Cuenta la leyenda de una tribu que vivía en las orillas del Paraná, que vivía una mujer muy especial, con notables atributos artísticos para el canto. Es que las canciones de amor que componía para los dioses conjugaban perfectamente con la belleza singular e inmensa de la naturaleza y llegaba a estremecer y a templar el carácter de  los más fríos guerreros. Emilia Molina.
Anahí era su nombre. Cuentan que tenía rasgos duros, autóctonos, cabello oscuro casi como la noche,  piel morena y curtida que se acentuaba cuando la tarde moría y el sol apenas la acariciaba; dueña de una particular beldad que, lejos de pertenecer a parámetros estéticos, se fundía con su sensibilidad artística. Tan llamativa composición podía ser comparable con el vasto río Paraná.
Una tarde de verano, llegaron ellos, los invasores, gente blanca y ambiciosa que agresivamente despojaron a todos los habitantes originarios de su tierra y les arrebataron todo, hasta su cultura.
Anahí fue capturada y encerrada, lloraba desconsoladamente día y noche, esperaba con ansias poder salir. Ese día finalmente llegó; una noche un vigía se rindió contra el sueño y se durmió.

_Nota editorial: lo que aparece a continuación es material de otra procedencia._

<file path="src/rtl/count_seq_ctrl.sv">
// count_seq_ctrl
//
// Run/pause/clear sequencer for the seconds-counter display datapath.
// It debounces two raw pushbuttons into one-cycle press events. A four-state
// FSM (IDLE/RUN/PAUSE/DONE) uses those events to gate a 1 s prescaler. The
// prescaler ticks a mod-(N+1) up counter (stopwatch) or a load-and-count-down
// timer. `count` feeds the bin2bcd -> char_7seg chain unchanged.
//
// Ports
//   clk        in   1      system clock
//   rst_n      in   1      asynchronous active-low reset
//   key_run_n  in   1      raw run/pause pushbutton, active-low, async to clk
//   key_clr_n  in   1      raw clear pushbutton, active-low, async to clk
//   mode_down  in   1      0 = stopwatch (up), 1 = timer (down); used in IDLE only
//   load_val   in   WIDTH  timer start value, clamped to N
//   count      out  WIDTH  current counter value
//   state      out  2      IDLE=0, RUN=1, PAUSE=2, DONE=3
//   tick       out  1      one-cycle prescaler pulse, only while in RUN
//   done       out  1      high while in DONE
module count_seq_ctrl #(
  parameter int WIDTH     = 10,
  parameter int N         = 999,
  parameter int COUNT_1S  = 50_000_000,
  parameter int DB_CYCLES = 1_000_000
) (
  input  logic             clk,
  input  logic             rst_n,
  input  logic             key_run_n,
  input  logic             key_clr_n,
  input  logic             mode_down,
  input  logic [WIDTH-1:0] load_val,
  output logic [WIDTH-1:0] count,
  output logic [1:0]       state,
  output logic             tick,
  output logic             done
);

  localparam int PRESC_W = 26;
  // Debounce counter only ever reaches DB_CYCLES-1.
  localparam int DB_W = $clog2(DB_CYCLES);

  localparam logic [WIDTH-1:0]   MAX_CNT    = WIDTH'(N);
  localparam logic [PRESC_W-1:0] PRESC_LAST = PRESC_W'(COUNT_1S - 1);
  localparam logic [DB_W-1:0]    DB_LAST    = DB_W'(DB_CYCLES - 1);

  typedef enum logic [1:0] {
    IDLE  = 2'd0,
    RUN   = 2'd1,
    PAUSE = 2'd2,
    DONE  = 2'd3
  } state_t;

  // Saturate the timer start value to the counter's maximum.
  function automatic logic [WIDTH-1:0] clamp_load(input logic [WIDTH-1:0] v);
    return (v > MAX_CNT) ? MAX_CNT : v;
  endfunction

  // ---------------------------------------------------------------------------
  // Key synchronizer + debounce + press-event stage. Bit 0 is run, bit 1 is clear.
  // ---------------------------------------------------------------------------
  logic [1:0]      keys;
  logic [1:0]      sync1;
  logic [1:0]      sync2;
  logic [1:0]      level;
  logic [1:0]      level_d;
  logic [1:0]      press;
  logic [DB_W-1:0] db_cnt [2];
  logic            run_ev;
  logic            clr_ev;

  assign keys = {key_clr_n, key_run_n};

  always_ff @(posedge clk or negedge rst_n) begin
    if (!rst_n) begin
      sync1   <= 2'b11;
      sync2   <= 2'b11;
      level   <= 2'b11;
      level_d <= 2'b11;
      press   <= 2'b00;
      for (int k = 0; k < 2; k++) begin
        db_cnt[k] <= '0;
      end
    end else begin
      sync1   <= keys;
      sync2   <= sync1;
      level_d <= level;
      // Event fires one cycle after the debounced level falls; releases are silent.
      press   <= level_d & ~level;
      for (int k = 0; k < 2; k++) begin
        if (sync2[k] == level[k]) begin
          db_cnt[k] <= '0;
        end else if (db_cnt[k] == DB_LAST) begin
          level[k]  <= sync2[k];
          db_cnt[k] <= '0;
        end else begin
          db_cnt[k] <= db_cnt[k] + DB_W'(1);
        end
      end
    end
  end

  assign run_ev = press[0];
  assign clr_ev = press[1];

  // ---------------------------------------------------------------------------
  // Sequencer FSM, counter and prescaler stage.
  // ---------------------------------------------------------------------------
  state_t             fsm;
  state_t             fsm_next;
  logic [WIDTH-1:0]   count_next;
  logic [WIDTH-1:0]   idle_val;
  logic [PRESC_W-1:0] presc;
  logic [PRESC_W-1:0] presc_next;
  logic               mode_lat;
  logic               mode_next;
  logic               tick_next;

  assign idle_val = mode_down ? clamp_load(load_val) : '0;

  always_ff @(posedge clk or negedge rst_n) begin
    if (!rst_n) begin
      fsm      <= IDLE;
      count    <= '0;
      presc    <= '0;
      mode_lat <= 1'b0;
      tick     <= 1'b0;
      done     <= 1'b0;
    end else begin
      fsm      <= fsm_next;
      count    <= count_next;
      presc    <= presc_next;
      mode_lat <= mode_next;
      tick     <= tick_next;
      done     <= (fsm_next == DONE);
    end
  end

  always_comb begin
    fsm_next   = fsm;
    count_next = count;
    mode_next  = mode_lat;
    presc_next = '0;
    tick_next  = 1'b0;

    case (fsm)
      IDLE: begin
        count_next = idle_val;
        mode_next  = mode_down;
        if (run_ev) begin
          // A timer loaded with zero has nothing to count.
          fsm_next = (mode_lat && (count == '0)) ? DONE : RUN;
        end
      end
      RUN: begin
        // A run press wins over a coincident tick: the count is frozen as-is.
        if (run_ev) begin
          fsm_next = PAUSE;
        end else if (tick) begin
          if (mode_lat) begin
            count_next = count - WIDTH'(1);
            if (count == WIDTH'(1)) begin
              fsm_next = DONE;
            end
          end else begin
            count_next = (count == MAX_CNT) ? '0 : count + WIDTH'(1);
          end
        end
      end
      PAUSE: begin
        if (run_ev) begin
          fsm_next = RUN;
        end
      end
      DONE: begin
        if (run_ev) begin
          fsm_next = IDLE;
        end
      end
      default: begin
        fsm_next = IDLE;
      end
    endcase

    // Clear overrides everything and starts the IDLE reload immediately.
    if (clr_ev) begin
      fsm_next   = IDLE;
      count_next = idle_val;
    end

    // The prescaler only advances while the FSM stays in RUN, so a pause or any
    // exit discards the partial second and re-entry restarts from zero.
    if ((fsm == RUN) && (fsm_next == RUN)) begin
      presc_next = (presc == PRESC_LAST) ? '0 : presc + PRESC_W'(1);
      tick_next  = (presc == PRESC_LAST);
    end
  end

  assign state = fsm;

endmodule

</file>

La joven se dirigió hacia el centinela, le arrebato su puñal y clavándoselo en el pecho, también le robó la vida.
Al otro día, los españoles lo encontraron muerto al vigía, pero Anahí ya estaba en el bosque; aun así lograron acorralarla y la ataron a un árbol para que muera en la hoguera; así la dejaron el resto de la noche, ardiendo en las llamas. A la mañana siguiente, donde debía estar el cuerpo de Anahí encontraron un árbol con hojas aterciopeladas que en la primavera daría unas  flores rojas con un suave y delicioso perfume que nacen sólo de las ramas nuevas y atraería a colibríes y abejas. Según dicen, los dioses le otorgaron una bella eternidad como muestra de agradecimiento a tan hermosas alabanzas.